[Saved data entries]

This is an optimization exercise on Yosys and OpenROAD, whose aim is small area, a short achievable clock period and few clock cycles, not a production implementation. In this exercise RTL edits were held to simulation tests only and were not proved equivalent to the original. Power and IR drop assume default switching activity.

job 103:
Design txfec, start of the top module:
module txfec (
    input  wire        clk,
    input  wire        rst_n,       
    input  wire        cmd_valid,
    output wire        cmd_ready,
    input  wire [31:0] cmd,
    output wire        rsp_valid,
    input  wire        rsp_ready,
    output wire [3:0]  rsp_st,
    output wire [31:0] rsp_res
);
Settings: LEC_CHECK=0, CAP_MARGIN=20, CORE_MARGIN=2, CORE_UTILIZATION=50, CTS_CLUSTER_DIAMETER=70, CTS_CLUSTER_SIZE=20, SLEW_MARGIN=20; clock period 24.0 ns.
standard.sh (not shown) runs the stock make flow with config.mk's settings and CLKGATE_MAP_FILE= SYNTH_SCRIPT=/design/flow/synth_recipe.tcl, a recipe that flattens the netlist after the stock synthesis.
==> flow/flow/run.sh <==
#!/bin/bash
# The standard layout, with the port buffers made of buf_4 cells instead of
# the slow delay buffer buffer_ports picks by default.
set -euo pipefail
export BUFFER_PORTS_ARGS="-buffer_cell sky130_fd_sc_hd__buf_4"
bash standard.sh > standard.log 2>&1
Final checks on job 103, whose flow otherwise completed, came back failing, citing max-capacitance violations, max-slew violations.
Testbench counts of job 103, summed over its fixed seeds: cycles 32,921.
--- input diff job 103..job 105 ---
diff --git a/flow/design.v b/flow/design.v
--- a/flow/design.v
+++ b/flow/design.v
@@ -348,22 +348,22 @@
     txfec_cnt u_cnt_h2418 (.clk(clk), .clr(cnt_clr), .inc(c_go && is_h2418 && h24_unc), .c(cnt_h2418));
     txfec_cnt u_cnt_par   (.clk(clk), .clr(cnt_clr), .inc(c_go && is_par && perr), .c(cnt_par));
     txfec_cnt u_cnt_sync  (.clk(clk), .clr(cnt_clr), .inc(t_sync), .c(cnt_sync));
     txfec_cnt u_cnt_disc  (.clk(clk), .clr(cnt_clr), .inc(t_sync || (tsb_go && hunt && !b47)), .c(cnt_disc));
     txfec_cnt u_cnt_tei   (.clk(clk), .clr(cnt_clr), .inc(pkt_end && f_tei), .c(cnt_tei));
     txfec_cnt u_cnt_cc    (.clk(clk), .clr(cnt_clr), .inc(pkt_end && f_ccerr), .c(cnt_cc));
     txfec_cnt u_cnt_pkt   (.clk(clk), .clr(cnt_clr), .inc(pkt_end), .c(cnt_pkt));
     txfec_cnt u_cnt_ill   (.clk(clk), .clr(cnt_clr), .inc(c_go && !legal), .c(cnt_ill));
-    reg [35:0] q0, q1;
+    reg [33:0] q0, q1;
     reg        qe, rv;
     assign c_go = c_v && !q1v;
-    wire [35:0] x = {x_st, x_res};
+    wire [33:0] x = {x_st[3], x_st[0], x_res};
     assign rsp_valid = rv;
-    assign rsp_st    = q0[35:32];
+    assign rsp_st    = {q0[33], q0[33], q0[33], q0[32]};
     assign rsp_res   = q0[31:0];
     always @(posedge clk) begin
         q0 <= rsp_ready ? (q1v ? q1 : x) : (qe ? x : q0);
         q1 <= q1v ? q1 : x;
     end
     wire pop     = rsp_ready && !qe;
     wire n0      = c_go || (!qe && !pop) || q1v;
     wire n1      = (c_go && !qe && !pop) || (q1v && !pop);
Results
- Job 103 → job 105: ratio of final minimum period to clock period went up by 0.15 points; xor-xnor portion of the synthesized cell area went down by 0.60 points; maximum clock frequency went down by about 0.6%; post-synthesis instance total was more or less identical.
- Compared with job 103, job 105 shows a sum of internal, switching and leakage power that is 4.6% lower.
- Summary of job 105 over job 103: wire length of the first global-routing pass lost 3.0%; fraction of power consumed by sequential logic picked up an extra 1.6 points; overall global routing resource usage lost 1.8 points; area after synthesis neither gained nor lost much.
- Job 105: full flow OK, the timing, DRC and antenna checks passed
- The layout overhead on the synthesized area reported for job 105 is smaller than that of job 103 by 0.20 points.
- Comparing final estimated routing congestion in global placement for job 105 and job 103, the smaller number came from job 105.
Testbench counts of job 105, summed over its fixed seeds: cycles 32,921.

--- another note on this design; it stands on its own ---

Design txfec, start of the top module:
module txfec (
    input  wire        clk,
    input  wire        rst_n,       
    input  wire        cmd_valid,
    output wire        cmd_ready,
    input  wire [31:0] cmd,
    output wire        rsp_valid,
    input  wire        rsp_ready,
    output wire [3:0]  rsp_st,
    output wire [31:0] rsp_res
);
clock: 24.0 ns
lec_check: 0
cap_margin: 25
core_margin: 2
core_utilization: 50
cts_cluster_diameter: 70
cts_cluster_size: 20
slew_margin: 25
standard.sh (not shown) runs the stock make flow with config.mk's settings and CLKGATE_MAP_FILE= SYNTH_SCRIPT=/design/flow/synth_recipe.tcl, a recipe that flattens the netlist after the stock synthesis.
==> flow/flow/run.sh <==
#!/bin/bash
# The standard layout, with the port buffers made of buf_4 cells instead of
# the slow delay buffer buffer_ports picks by default.
set -euo pipefail
export BUFFER_PORTS_ARGS="-buffer_cell sky130_fd_sc_hd__buf_4"
bash standard.sh > standard.log 2>&1
Testbench counts at the start, summed over its fixed seeds: cycles 32,921.
Rerun with:
--- a/flow/config.mk
+++ b/flow/config.mk
@@ -8 +8 @@
-export CAP_MARGIN = 25
+export CAP_MARGIN = 30
@@ -13 +13 @@
-export SLEW_MARGIN = 25
+export SLEW_MARGIN = 30
The changed run completed with no timing, DRC or antenna violations. Worst hold slack is about the same. Register-to-register slack gets worse by 0.02 ns. Setup slack barely changes. Utilization grows by 0.25 points. Die area is unchanged. Total power grows slightly. Global-route usage grows by 0.24 points.

[what the ideal ports hide]
No port has a modelled driver above. Below, the same layouts with a new extraction and two added sets of constraints. Step 1 assumes that a clkbuf_16 drives the clock port and a buf_2 every other input. Step 2, shift: input delay + t, output delay - t, t = (earliest + latest rising clock arrival at the registers) / 2. This alone moves slack from input paths to output paths. Slacks: ideal ports / drivers / drivers and shift; pairs: ideal ports / drivers.
run	t, ns	setup WS [ns]	latest minus earliest clock arrival (ns)
job 103	0.943	17.812 / 17.715 / 17.160	0.062 / 0.062
job 105	0.940	17.776 / 17.682 / 17.592	0.059 / 0.059
the first run of note 2	0.944	17.792 / 17.690 / 17.659	0.050 / 0.050
the second run of note 2	0.939	17.794 / 17.693 / 17.278	0.053 / 0.053
The setup slack of job 103, which loses most, moves by -0.097 ns with the drivers and by -0.652 ns with both steps.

▸ **PROBLEM DESCRIPTION**
Repeat, word for word, every line above.

▸ **FINAL ANSWER**
This is an optimization exercise on Yosys and OpenROAD, whose aim is small area, a short achievable clock period and few clock cycles, not a production implementation. In this exercise RTL edits were held to simulation tests only and were not proved equivalent to the original. Power and IR drop assume default switching activity.

job 103:
Design txfec, start of the top module:
module txfec (
    input  wire        clk,
    input  wire        rst_n,       
    input  wire        cmd_valid,
    output wire        cmd_ready,
    input  wire [31:0] cmd,
    output wire        rsp_valid,
    input  wire        rsp_ready,
    output wire [3:0]  rsp_st,
    output wire [31:0] rsp_res
);
Settings: LEC_CHECK=0, CAP_MARGIN=20, CORE_MARGIN=2, CORE_UTILIZATION=50, CTS_CLUSTER_DIAMETER=70, CTS_CLUSTER_SIZE=20, SLEW_MARGIN=20; clock period 24.0 ns.
standard.sh (not shown) runs the stock make flow with config.mk's settings and CLKGATE_MAP_FILE= SYNTH_SCRIPT=/design/flow/synth_recipe.tcl, a recipe that flattens the netlist after the stock synthesis.
==> flow/flow/run.sh <==
#!/bin/bash
# The standard layout, with the port buffers made of buf_4 cells instead of
# the slow delay buffer buffer_ports picks by default.
set -euo pipefail
export BUFFER_PORTS_ARGS="-buffer_cell sky130_fd_sc_hd__buf_4"
bash standard.sh > standard.log 2>&1
Final checks on job 103, whose flow otherwise completed, came back failing, citing max-capacitance violations, max-slew violations.
Testbench counts of job 103, summed over its fixed seeds: cycles 32,921.
--- input diff job 103..job 105 ---
diff --git a/flow/design.v b/flow/design.v
--- a/flow/design.v
+++ b/flow/design.v
@@ -348,22 +348,22 @@
     txfec_cnt u_cnt_h2418 (.clk(clk), .clr(cnt_clr), .inc(c_go && is_h2418 && h24_unc), .c(cnt_h2418));
     txfec_cnt u_cnt_par   (.clk(clk), .clr(cnt_clr), .inc(c_go && is_par && perr), .c(cnt_par));
     txfec_cnt u_cnt_sync  (.clk(clk), .clr(cnt_clr), .inc(t_sync), .c(cnt_sync));
     txfec_cnt u_cnt_disc  (.clk(clk), .clr(cnt_clr), .inc(t_sync || (tsb_go && hunt && !b47)), .c(cnt_disc));
     txfec_cnt u_cnt_tei   (.clk(clk), .clr(cnt_clr), .inc(pkt_end && f_tei), .c(cnt_tei));
     txfec_cnt u_cnt_cc    (.clk(clk), .clr(cnt_clr), .inc(pkt_end && f_ccerr), .c(cnt_cc));
     txfec_cnt u_cnt_pkt   (.clk(clk), .clr(cnt_clr), .inc(pkt_end), .c(cnt_pkt));
     txfec_cnt u_cnt_ill   (.clk(clk), .clr(cnt_clr), .inc(c_go && !legal), .c(cnt_ill));
-    reg [35:0] q0, q1;
+    reg [33:0] q0, q1;
     reg        qe, rv;
     assign c_go = c_v && !q1v;
-    wire [35:0] x = {x_st, x_res};
+    wire [33:0] x = {x_st[3], x_st[0], x_res};
     assign rsp_valid = rv;
-    assign rsp_st    = q0[35:32];
+    assign rsp_st    = {q0[33], q0[33], q0[33], q0[32]};
     assign rsp_res   = q0[31:0];
     always @(posedge clk) begin
         q0 <= rsp_ready ? (q1v ? q1 : x) : (qe ? x : q0);
         q1 <= q1v ? q1 : x;
     end
     wire pop     = rsp_ready && !qe;
     wire n0      = c_go || (!qe && !pop) || q1v;
     wire n1      = (c_go && !qe && !pop) || (q1v && !pop);
Results
- Job 103 → job 105: ratio of final minimum period to clock period went up by 0.15 points; xor-xnor portion of the synthesized cell area went down by 0.60 points; maximum clock frequency went down by about 0.6%; post-synthesis instance total was more or less identical.
- Compared with job 103, job 105 shows a sum of internal, switching and leakage power that is 4.6% lower.
- Summary of job 105 over job 103: wire length of the first global-routing pass lost 3.0%; fraction of power consumed by sequential logic picked up an extra 1.6 points; overall global routing resource usage lost 1.8 points; area after synthesis neither gained nor lost much.
- Job 105: full flow OK, the timing, DRC and antenna checks passed
- The layout overhead on the synthesized area reported for job 105 is smaller than that of job 103 by 0.20 points.
- Comparing final estimated routing congestion in global placement for job 105 and job 103, the smaller number came from job 105.
Testbench counts of job 105, summed over its fixed seeds: cycles 32,921.

--- another note on this design; it stands on its own ---

Design txfec, start of the top module:
module txfec (
    input  wire        clk,
    input  wire        rst_n,       
    input  wire        cmd_valid,
    output wire        cmd_ready,
    input  wire [31:0] cmd,
    output wire        rsp_valid,
    input  wire        rsp_ready,
    output wire [3:0]  rsp_st,
    output wire [31:0] rsp_res
);
clock: 24.0 ns
lec_check: 0
cap_margin: 25
core_margin: 2
core_utilization: 50
cts_cluster_diameter: 70
cts_cluster_size: 20
slew_margin: 25
standard.sh (not shown) runs the stock make flow with config.mk's settings and CLKGATE_MAP_FILE= SYNTH_SCRIPT=/design/flow/synth_recipe.tcl, a recipe that flattens the netlist after the stock synthesis.
==> flow/flow/run.sh <==
#!/bin/bash
# The standard layout, with the port buffers made of buf_4 cells instead of
# the slow delay buffer buffer_ports picks by default.
set -euo pipefail
export BUFFER_PORTS_ARGS="-buffer_cell sky130_fd_sc_hd__buf_4"
bash standard.sh > standard.log 2>&1
Testbench counts at the start, summed over its fixed seeds: cycles 32,921.
Rerun with:
--- a/flow/config.mk
+++ b/flow/config.mk
@@ -8 +8 @@
-export CAP_MARGIN = 25
+export CAP_MARGIN = 30
@@ -13 +13 @@
-export SLEW_MARGIN = 25
+export SLEW_MARGIN = 30
The changed run completed with no timing, DRC or antenna violations. Worst hold slack is about the same. Register-to-register slack gets worse by 0.02 ns. Setup slack barely changes. Utilization grows by 0.25 points. Die area is unchanged. Total power grows slightly. Global-route usage grows by 0.24 points.

[what the ideal ports hide]
No port has a modelled driver above. Below, the same layouts with a new extraction and two added sets of constraints. Step 1 assumes that a clkbuf_16 drives the clock port and a buf_2 every other input. Step 2, shift: input delay + t, output delay - t, t = (earliest + latest rising clock arrival at the registers) / 2. This alone moves slack from input paths to output paths. Slacks: ideal ports / drivers / drivers and shift; pairs: ideal ports / drivers.
run	t, ns	setup WS [ns]	latest minus earliest clock arrival (ns)
job 103	0.943	17.812 / 17.715 / 17.160	0.062 / 0.062
job 105	0.940	17.776 / 17.682 / 17.592	0.059 / 0.059
the first run of note 2	0.944	17.792 / 17.690 / 17.659	0.050 / 0.050
the second run of note 2	0.939	17.794 / 17.693 / 17.278	0.053 / 0.053
The setup slack of job 103, which loses most, moves by -0.097 ns with the drivers and by -0.652 ns with both steps.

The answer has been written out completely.